> **Information shown**:

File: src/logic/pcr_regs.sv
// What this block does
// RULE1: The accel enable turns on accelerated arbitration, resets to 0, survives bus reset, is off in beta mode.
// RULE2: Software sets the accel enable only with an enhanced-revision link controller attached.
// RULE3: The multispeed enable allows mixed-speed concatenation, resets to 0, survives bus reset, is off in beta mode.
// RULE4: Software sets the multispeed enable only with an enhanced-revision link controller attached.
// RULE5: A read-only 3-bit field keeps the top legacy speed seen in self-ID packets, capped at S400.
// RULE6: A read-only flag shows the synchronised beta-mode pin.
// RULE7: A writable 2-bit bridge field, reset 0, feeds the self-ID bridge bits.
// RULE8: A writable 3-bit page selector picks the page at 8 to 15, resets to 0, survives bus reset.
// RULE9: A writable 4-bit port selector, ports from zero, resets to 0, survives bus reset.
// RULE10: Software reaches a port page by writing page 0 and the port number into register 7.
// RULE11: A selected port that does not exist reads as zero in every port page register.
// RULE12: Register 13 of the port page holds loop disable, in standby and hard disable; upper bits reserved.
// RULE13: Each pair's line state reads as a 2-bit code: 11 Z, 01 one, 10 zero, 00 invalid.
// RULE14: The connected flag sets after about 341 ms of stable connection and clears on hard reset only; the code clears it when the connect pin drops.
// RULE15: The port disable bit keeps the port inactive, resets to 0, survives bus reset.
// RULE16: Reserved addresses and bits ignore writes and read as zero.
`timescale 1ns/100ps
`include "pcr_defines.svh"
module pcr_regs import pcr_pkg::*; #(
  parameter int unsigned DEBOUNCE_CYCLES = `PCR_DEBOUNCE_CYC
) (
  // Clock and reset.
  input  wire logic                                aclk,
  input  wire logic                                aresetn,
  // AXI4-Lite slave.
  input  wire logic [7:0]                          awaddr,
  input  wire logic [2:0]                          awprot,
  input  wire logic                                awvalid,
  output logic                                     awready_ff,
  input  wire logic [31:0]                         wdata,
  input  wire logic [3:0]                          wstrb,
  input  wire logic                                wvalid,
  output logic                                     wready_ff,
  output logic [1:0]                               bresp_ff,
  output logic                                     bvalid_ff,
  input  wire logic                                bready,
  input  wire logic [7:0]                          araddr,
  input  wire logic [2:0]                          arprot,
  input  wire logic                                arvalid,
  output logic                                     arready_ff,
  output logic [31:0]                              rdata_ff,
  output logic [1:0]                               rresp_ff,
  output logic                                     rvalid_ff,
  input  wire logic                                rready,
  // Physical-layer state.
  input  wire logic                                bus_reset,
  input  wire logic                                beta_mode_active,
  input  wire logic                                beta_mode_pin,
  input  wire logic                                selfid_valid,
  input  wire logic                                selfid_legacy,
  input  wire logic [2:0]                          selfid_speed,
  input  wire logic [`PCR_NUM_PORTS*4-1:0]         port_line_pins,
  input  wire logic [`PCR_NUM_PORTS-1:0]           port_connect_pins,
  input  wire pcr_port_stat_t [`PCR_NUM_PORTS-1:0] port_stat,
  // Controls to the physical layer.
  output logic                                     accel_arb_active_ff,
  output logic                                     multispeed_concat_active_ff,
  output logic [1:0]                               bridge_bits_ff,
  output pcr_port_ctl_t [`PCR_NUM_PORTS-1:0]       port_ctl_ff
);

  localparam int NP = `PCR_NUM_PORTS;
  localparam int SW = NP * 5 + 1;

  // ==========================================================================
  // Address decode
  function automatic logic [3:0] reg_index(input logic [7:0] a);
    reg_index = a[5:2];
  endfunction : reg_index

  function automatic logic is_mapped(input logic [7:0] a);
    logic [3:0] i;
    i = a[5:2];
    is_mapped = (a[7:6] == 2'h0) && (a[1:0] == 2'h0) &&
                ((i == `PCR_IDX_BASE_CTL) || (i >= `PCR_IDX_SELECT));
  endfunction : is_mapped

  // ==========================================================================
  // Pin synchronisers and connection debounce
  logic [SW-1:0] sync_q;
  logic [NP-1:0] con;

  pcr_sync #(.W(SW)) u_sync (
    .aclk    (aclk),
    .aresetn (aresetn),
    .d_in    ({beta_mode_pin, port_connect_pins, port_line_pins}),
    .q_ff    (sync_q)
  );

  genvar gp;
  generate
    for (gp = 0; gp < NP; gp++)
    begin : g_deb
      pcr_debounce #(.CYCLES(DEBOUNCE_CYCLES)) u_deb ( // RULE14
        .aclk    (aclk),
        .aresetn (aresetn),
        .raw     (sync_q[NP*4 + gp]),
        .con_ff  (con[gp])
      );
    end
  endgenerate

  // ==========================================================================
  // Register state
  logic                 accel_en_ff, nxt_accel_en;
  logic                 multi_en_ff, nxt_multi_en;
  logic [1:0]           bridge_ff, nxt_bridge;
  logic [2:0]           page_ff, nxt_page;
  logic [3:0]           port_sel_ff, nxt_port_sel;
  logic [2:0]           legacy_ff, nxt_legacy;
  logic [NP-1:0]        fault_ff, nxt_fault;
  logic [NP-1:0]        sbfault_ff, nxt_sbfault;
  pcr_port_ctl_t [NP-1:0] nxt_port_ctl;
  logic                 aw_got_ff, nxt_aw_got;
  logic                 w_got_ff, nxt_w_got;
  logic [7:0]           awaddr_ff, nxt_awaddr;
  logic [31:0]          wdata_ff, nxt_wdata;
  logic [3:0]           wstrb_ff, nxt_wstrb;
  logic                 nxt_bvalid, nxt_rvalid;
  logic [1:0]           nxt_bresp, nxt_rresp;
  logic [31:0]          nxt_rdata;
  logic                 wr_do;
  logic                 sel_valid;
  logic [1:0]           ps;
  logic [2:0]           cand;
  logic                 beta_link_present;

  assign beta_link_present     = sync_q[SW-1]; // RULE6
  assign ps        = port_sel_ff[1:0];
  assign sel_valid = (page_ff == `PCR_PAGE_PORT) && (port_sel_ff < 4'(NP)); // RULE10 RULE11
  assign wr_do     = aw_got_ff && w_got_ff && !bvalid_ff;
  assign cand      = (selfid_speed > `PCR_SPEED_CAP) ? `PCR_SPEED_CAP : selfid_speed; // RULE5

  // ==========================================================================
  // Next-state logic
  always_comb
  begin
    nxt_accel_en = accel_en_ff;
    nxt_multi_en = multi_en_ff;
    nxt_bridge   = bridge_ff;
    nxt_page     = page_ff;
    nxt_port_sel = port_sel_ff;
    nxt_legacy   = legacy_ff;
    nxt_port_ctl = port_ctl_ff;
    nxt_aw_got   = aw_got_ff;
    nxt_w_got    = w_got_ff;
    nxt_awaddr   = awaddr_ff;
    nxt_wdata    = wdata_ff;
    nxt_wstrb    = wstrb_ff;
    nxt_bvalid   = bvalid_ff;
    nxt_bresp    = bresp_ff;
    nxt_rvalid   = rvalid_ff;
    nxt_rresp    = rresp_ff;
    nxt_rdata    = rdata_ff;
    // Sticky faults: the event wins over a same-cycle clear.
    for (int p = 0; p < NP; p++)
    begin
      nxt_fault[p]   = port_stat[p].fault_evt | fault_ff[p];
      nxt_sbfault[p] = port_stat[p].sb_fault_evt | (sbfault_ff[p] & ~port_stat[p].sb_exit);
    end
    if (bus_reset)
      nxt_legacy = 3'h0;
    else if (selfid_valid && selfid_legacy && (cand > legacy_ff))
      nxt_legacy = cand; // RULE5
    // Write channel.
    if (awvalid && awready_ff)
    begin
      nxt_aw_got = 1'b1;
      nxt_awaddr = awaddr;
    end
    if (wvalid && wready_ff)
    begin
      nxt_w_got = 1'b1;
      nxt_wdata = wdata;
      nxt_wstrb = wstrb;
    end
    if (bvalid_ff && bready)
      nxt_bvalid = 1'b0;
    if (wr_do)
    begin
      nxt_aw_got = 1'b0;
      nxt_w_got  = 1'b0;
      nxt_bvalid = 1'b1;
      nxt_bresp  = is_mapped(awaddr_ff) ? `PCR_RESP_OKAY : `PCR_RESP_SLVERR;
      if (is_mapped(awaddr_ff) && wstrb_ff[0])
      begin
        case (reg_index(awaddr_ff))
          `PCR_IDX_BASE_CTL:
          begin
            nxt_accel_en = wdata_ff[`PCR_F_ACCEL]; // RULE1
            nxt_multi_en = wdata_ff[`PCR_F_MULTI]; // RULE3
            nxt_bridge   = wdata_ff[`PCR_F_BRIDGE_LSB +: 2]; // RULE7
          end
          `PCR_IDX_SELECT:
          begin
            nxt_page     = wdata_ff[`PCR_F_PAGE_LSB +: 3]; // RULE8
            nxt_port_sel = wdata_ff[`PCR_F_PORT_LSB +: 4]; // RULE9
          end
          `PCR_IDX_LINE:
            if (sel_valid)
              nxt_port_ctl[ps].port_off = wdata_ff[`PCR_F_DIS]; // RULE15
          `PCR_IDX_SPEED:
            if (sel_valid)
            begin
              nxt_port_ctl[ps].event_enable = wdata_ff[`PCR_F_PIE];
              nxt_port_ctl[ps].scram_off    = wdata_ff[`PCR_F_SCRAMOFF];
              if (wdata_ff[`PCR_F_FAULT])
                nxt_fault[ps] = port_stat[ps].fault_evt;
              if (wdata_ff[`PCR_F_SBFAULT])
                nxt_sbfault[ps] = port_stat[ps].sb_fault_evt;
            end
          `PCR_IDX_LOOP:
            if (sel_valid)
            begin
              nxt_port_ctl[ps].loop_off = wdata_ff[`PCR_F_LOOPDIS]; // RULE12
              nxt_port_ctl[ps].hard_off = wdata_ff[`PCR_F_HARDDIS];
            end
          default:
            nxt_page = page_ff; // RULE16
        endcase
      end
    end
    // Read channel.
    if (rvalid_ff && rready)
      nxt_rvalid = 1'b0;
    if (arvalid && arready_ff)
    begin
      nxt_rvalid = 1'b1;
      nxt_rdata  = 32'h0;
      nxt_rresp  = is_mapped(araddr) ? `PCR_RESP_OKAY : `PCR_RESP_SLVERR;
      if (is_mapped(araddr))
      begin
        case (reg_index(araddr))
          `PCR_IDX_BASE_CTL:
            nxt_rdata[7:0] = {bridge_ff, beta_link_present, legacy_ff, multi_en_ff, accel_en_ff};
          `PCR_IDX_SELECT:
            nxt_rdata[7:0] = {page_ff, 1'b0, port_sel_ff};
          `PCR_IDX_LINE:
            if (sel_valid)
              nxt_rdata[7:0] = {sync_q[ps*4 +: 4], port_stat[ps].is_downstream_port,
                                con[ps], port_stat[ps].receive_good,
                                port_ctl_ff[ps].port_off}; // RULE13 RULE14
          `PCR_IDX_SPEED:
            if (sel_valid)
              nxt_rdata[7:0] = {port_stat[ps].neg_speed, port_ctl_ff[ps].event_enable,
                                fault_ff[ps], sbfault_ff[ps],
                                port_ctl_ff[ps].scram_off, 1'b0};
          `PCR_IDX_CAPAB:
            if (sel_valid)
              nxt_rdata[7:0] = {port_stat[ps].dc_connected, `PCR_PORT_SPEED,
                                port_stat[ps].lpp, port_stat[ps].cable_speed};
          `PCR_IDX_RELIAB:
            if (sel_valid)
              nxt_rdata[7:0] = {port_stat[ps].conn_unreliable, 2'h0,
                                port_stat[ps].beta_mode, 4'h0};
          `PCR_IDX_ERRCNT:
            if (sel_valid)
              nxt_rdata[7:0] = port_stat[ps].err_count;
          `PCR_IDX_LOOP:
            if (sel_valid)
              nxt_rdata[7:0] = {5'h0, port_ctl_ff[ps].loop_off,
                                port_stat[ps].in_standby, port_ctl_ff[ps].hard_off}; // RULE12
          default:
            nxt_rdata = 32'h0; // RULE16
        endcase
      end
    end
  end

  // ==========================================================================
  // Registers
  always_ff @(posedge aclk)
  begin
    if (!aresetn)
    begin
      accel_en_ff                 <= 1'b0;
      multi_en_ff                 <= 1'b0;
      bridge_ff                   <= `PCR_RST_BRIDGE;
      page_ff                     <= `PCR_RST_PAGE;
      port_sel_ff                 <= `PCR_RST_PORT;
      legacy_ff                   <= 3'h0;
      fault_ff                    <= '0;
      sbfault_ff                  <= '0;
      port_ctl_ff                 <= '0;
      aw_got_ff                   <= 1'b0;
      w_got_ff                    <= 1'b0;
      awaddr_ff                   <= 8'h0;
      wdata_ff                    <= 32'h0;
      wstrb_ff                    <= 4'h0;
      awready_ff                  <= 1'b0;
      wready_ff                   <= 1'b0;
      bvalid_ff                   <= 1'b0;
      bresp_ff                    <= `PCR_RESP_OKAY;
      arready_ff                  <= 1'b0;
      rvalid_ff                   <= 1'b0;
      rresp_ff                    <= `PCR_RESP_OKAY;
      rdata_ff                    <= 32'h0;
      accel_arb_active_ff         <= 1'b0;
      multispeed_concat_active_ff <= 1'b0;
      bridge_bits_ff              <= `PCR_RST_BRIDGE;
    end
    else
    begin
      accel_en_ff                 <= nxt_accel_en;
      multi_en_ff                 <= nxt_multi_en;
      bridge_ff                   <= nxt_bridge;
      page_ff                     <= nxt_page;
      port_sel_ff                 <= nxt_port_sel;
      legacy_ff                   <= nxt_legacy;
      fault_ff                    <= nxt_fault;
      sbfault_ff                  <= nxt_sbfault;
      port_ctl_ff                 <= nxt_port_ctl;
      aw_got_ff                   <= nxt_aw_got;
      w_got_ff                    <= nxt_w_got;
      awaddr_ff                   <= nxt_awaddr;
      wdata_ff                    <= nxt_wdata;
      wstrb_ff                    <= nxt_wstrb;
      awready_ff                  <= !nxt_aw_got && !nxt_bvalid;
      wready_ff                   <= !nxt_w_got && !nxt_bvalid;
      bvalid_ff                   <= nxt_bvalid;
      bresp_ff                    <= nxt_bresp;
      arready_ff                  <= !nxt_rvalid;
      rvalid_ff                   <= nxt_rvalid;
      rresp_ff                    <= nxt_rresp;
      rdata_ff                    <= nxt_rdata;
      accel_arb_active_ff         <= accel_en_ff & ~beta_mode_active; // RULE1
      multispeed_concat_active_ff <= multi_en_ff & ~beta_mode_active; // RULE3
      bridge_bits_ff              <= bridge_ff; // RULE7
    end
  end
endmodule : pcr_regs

> **Assignment**: Write down again the exact lines running from the beginning of the data to the line containing "port page register.", with both ends included.

> **Answer to the exercise**:
File: src/logic/pcr_regs.sv
// What this block does
// RULE1: The accel enable turns on accelerated arbitration, resets to 0, survives bus reset, is off in beta mode.
// RULE2: Software sets the accel enable only with an enhanced-revision link controller attached.
// RULE3: The multispeed enable allows mixed-speed concatenation, resets to 0, survives bus reset, is off in beta mode.
// RULE4: Software sets the multispeed enable only with an enhanced-revision link controller attached.
// RULE5: A read-only 3-bit field keeps the top legacy speed seen in self-ID packets, capped at S400.
// RULE6: A read-only flag shows the synchronised beta-mode pin.
// RULE7: A writable 2-bit bridge field, reset 0, feeds the self-ID bridge bits.
// RULE8: A writable 3-bit page selector picks the page at 8 to 15, resets to 0, survives bus reset.
// RULE9: A writable 4-bit port selector, ports from zero, resets to 0, survives bus reset.
// RULE10: Software reaches a port page by writing page 0 and the port number into register 7.
// RULE11: A selected port that does not exist reads as zero in every port page register.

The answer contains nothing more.